Intorno agli anni 1925, tra la prima e la seconda guerra mondiale, emerse lo stile art decò – nome coniato dopo l’esposizione delle Arti Decorative di Parigi. Si definisce così lo stile che unisce le linee semplificate, stilizzate e geometriche sintesi di varie influenze stilistiche tra cui lo stile cubista, la Secessione Viennese, i “ballets russes” di S. Djaghilev, l’influsso della tecnologia e del funzionalismo del Bauhaus creando gioielli leggeri, piatti, angolari, adatti alla moda delle sottane corte, dei capelli tagliati a zazzera e delle donne snelle.

Verso la metà degli anni venti emerse la moda del bianco e nero e, quindi, all’uso frequente dell’onice nero e, nel metallo, del platino.
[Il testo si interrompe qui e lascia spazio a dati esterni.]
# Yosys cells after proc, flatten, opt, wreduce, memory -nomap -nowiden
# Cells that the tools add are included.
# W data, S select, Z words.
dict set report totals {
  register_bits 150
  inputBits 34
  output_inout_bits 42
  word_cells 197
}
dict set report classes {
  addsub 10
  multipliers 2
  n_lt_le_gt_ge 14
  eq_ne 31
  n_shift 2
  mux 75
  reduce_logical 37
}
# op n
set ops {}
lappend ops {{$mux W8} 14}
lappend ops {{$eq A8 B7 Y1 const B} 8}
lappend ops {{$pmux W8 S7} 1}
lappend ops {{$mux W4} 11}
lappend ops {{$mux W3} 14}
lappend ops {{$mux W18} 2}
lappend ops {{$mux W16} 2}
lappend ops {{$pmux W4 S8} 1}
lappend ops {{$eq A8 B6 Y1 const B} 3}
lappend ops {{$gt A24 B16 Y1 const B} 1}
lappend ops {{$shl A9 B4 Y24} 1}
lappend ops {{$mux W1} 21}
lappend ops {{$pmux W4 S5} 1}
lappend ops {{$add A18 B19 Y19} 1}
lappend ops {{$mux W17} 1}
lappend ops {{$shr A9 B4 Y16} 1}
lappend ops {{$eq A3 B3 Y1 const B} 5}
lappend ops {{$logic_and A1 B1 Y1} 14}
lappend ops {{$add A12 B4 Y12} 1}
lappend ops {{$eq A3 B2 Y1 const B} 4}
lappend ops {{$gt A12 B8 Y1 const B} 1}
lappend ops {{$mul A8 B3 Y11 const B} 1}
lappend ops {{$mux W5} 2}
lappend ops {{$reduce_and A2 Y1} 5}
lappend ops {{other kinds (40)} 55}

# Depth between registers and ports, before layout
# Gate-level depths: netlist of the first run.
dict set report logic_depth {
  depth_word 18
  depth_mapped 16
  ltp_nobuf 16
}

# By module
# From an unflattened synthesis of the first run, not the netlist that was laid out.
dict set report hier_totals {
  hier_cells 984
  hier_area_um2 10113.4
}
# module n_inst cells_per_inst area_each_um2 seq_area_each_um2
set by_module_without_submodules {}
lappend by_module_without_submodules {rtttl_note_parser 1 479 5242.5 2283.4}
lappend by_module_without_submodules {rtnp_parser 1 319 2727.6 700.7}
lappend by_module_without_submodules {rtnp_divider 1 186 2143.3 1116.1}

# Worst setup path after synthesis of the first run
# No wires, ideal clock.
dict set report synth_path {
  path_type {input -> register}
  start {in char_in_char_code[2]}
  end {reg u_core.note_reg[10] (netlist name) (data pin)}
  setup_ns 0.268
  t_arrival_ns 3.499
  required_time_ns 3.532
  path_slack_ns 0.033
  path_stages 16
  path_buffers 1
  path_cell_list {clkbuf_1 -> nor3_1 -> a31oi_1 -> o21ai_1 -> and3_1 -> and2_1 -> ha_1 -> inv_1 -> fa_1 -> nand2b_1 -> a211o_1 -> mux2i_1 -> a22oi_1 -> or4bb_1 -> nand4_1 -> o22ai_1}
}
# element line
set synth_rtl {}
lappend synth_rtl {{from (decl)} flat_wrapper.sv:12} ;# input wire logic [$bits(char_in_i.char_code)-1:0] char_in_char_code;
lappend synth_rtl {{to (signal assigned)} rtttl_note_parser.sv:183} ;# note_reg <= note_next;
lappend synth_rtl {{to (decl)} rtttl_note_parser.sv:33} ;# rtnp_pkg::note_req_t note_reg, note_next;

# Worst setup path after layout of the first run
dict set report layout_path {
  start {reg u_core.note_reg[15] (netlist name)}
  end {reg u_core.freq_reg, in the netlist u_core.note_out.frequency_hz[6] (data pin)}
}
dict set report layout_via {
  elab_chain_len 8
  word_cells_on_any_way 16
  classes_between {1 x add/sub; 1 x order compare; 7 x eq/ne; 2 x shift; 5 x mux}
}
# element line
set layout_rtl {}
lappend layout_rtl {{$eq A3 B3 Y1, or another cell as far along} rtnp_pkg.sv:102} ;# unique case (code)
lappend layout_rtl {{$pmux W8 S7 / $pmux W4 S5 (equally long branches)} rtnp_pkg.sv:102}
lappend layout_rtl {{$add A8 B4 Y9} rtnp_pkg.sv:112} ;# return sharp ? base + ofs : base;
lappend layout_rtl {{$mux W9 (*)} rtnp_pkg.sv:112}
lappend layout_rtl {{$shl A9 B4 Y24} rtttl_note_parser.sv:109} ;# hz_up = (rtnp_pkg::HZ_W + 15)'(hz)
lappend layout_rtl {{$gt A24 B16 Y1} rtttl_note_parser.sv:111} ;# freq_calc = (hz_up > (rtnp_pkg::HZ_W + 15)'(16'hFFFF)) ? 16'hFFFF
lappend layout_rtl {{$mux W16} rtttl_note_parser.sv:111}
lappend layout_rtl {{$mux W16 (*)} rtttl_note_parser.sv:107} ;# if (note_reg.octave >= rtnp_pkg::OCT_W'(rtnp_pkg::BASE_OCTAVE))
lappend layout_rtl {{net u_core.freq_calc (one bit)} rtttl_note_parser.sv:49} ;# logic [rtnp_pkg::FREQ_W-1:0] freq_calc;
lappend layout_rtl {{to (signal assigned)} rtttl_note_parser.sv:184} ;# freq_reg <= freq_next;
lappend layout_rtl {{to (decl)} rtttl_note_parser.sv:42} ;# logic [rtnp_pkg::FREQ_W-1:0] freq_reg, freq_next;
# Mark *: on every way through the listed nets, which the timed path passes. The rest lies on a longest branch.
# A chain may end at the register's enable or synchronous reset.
==> config.mk <==
export PLATFORM = sky130hd
export DESIGN_NAME = touch_swipe_gesture_classifier_core
export DESIGN_NICKNAME = d
export VERILOG_FILES = /design/src/rtl/tsgc_pkg.sv /design/src/rtl/tsgc_map_div.sv /design/src/rtl/touch_swipe_gesture_classifier_core.sv
export SDC_FILE = /design/constraint.sdc
export NUM_CORES = 1
export LEC_CHECK = 0
export BUFFER_PORTS_ARGS = -buffer_cell sky130_fd_sc_hd__buf_2
export CORE_UTILIZATION = 47
export DETAILED_ROUTE_END_ITERATION = 7
export PLACE_DENSITY = 0.67
export SLEW_MARGIN = 10
export SYNTH_ARGS = -nofsm -noshare
export SYNTH_HDL_FRONTEND = slang
export SYNTH_SLANG_ARGS = --single-unit
==> constraint.sdc <==
create_clock -name i_clk -period 13.22 [get_ports i_clk]
set_input_delay 2.644 -clock i_clk [delete_from_list [all_inputs] [get_ports i_clk]]
set_output_delay 2.644 -clock i_clk [all_outputs]
set_load 0.02 [all_outputs]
Un materiale inusuale è adoperato dall’orafa del Bauhaus Naum Slutzky la quale lavorò oltre all’argento anche l’ottone cromato. Nel settore delle incastonature nel 1935 fu introdotta una novità da Van Cleef & Arples che realizzarono incastonature invisibili per creare con le pietre un effetto mosaico.

 

E’ la prima volta che si mescola una tale varietà di pietre colorate, tagliate singolarmente per essere adattate al disegno: infatti dorante il periodo tra le due guerre l’arte di tagliare le gemme raggiunse un momento di massima abilità.
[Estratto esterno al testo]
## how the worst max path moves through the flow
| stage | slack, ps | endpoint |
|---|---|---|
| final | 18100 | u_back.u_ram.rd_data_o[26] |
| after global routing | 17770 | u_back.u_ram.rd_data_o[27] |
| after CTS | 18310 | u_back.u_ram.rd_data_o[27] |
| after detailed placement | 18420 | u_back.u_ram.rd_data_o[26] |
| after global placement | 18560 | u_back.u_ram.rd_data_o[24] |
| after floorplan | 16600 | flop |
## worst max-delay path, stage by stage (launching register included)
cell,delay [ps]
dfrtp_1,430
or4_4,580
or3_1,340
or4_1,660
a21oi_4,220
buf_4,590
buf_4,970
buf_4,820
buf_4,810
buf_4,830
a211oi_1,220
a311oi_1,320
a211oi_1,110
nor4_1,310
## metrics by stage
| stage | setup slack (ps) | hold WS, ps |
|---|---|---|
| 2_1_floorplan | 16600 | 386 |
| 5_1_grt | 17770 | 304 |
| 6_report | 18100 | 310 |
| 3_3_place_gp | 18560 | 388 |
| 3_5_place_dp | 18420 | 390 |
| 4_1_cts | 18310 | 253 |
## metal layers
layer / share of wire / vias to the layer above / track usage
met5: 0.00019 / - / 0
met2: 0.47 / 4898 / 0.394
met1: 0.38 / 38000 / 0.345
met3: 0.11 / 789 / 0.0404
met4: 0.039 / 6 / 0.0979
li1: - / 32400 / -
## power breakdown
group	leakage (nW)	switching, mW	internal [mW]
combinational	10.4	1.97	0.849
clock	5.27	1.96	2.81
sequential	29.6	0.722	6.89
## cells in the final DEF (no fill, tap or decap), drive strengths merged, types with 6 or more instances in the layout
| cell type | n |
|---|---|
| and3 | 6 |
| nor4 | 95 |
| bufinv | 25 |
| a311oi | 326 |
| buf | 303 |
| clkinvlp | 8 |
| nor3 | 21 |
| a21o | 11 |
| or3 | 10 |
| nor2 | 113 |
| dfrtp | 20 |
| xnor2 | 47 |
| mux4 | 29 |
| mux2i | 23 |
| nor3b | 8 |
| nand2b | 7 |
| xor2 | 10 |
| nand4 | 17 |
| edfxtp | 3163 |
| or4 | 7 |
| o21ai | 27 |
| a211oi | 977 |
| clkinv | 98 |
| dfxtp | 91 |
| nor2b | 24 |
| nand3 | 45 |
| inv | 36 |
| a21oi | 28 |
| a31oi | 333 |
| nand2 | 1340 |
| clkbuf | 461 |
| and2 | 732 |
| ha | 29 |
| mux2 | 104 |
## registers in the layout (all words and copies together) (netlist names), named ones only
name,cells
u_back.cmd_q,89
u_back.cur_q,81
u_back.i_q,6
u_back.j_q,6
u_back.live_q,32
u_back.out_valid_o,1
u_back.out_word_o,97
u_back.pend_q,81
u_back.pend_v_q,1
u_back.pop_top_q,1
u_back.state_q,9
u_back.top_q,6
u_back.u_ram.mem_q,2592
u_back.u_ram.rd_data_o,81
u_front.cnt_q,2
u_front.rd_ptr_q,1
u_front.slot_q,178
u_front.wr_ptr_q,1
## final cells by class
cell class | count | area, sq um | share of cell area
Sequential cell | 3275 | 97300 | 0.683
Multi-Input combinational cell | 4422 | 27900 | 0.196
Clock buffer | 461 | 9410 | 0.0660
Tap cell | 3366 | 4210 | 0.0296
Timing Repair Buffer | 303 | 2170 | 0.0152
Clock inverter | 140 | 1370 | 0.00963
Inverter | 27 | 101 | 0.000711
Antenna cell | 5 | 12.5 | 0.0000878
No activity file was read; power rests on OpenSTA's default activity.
<file path="config.mk">
export PLATFORM = sky130hd
export DESIGN_NAME = lagged_table_noise_generator_core
export DESIGN_NICKNAME = d
export VERILOG_FILES = /design/src/hw/rtl/ltng_pkg.sv /design/src/hw/rtl/ltng_table.sv /design/src/hw/rtl/ltng_alu.sv /design/src/hw/rtl/ltng_seq.sv /design/src/hw/rtl/lagged_table_noise_generator_core.sv
export SDC_FILE = /design/constraint.sdc
export NUM_CORES = 2
export LEC_CHECK = 0
export BUFFER_PORTS_ARGS = -buffer_cell sky130_fd_sc_hd__buf_2
export CAP_MARGIN = 0
export CORE_ASPECT_RATIO = 0.8
export CORE_UTILIZATION = 50
export DETAILED_ROUTE_END_ITERATION = 8
export PLACE_DENSITY = 0.66
export SLEW_MARGIN = 20
export SYNTH_ARGS = -nofsm -noshare
export SYNTH_HDL_FRONTEND = slang
export SYNTH_SLANG_ARGS = --single-unit
</file>
<file path="constraint.sdc">
create_clock -name clk -period 9.85 [get_ports clk]
set_input_delay 0.4925 -clock clk [delete_from_list [all_inputs] [get_ports clk]]
set_output_delay 0.4925 -clock clk [all_outputs]
set_load 0.02 [all_outputs]
</file>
La novità più grande nella produzione dei gioielli riguardò però gli accessori. Essi, infatti, divennero elemento essenziale per le donne dell’epoca che desideravano borsette, portacipria e portasigarette eleganti e originali. Lo stile geometrico dell’art decò si adattò bene alla loro funzionalità e vennero realizzati veri gioielli. Le versioni più economiche utilizzavano materiali meno costosi come la pelle zigrinata (pelle di razza o squalo lucidata e colorata) e coquille d’oeuf ( mosaico di gusci d’uovo schiacciati).
Intorno agli anni ’30 lo stile Art Deco si allargò e adottò forme massicce , più scultoree, che anticipavano i gioielli d’oro dell’epoca della seconda guerra mondiale.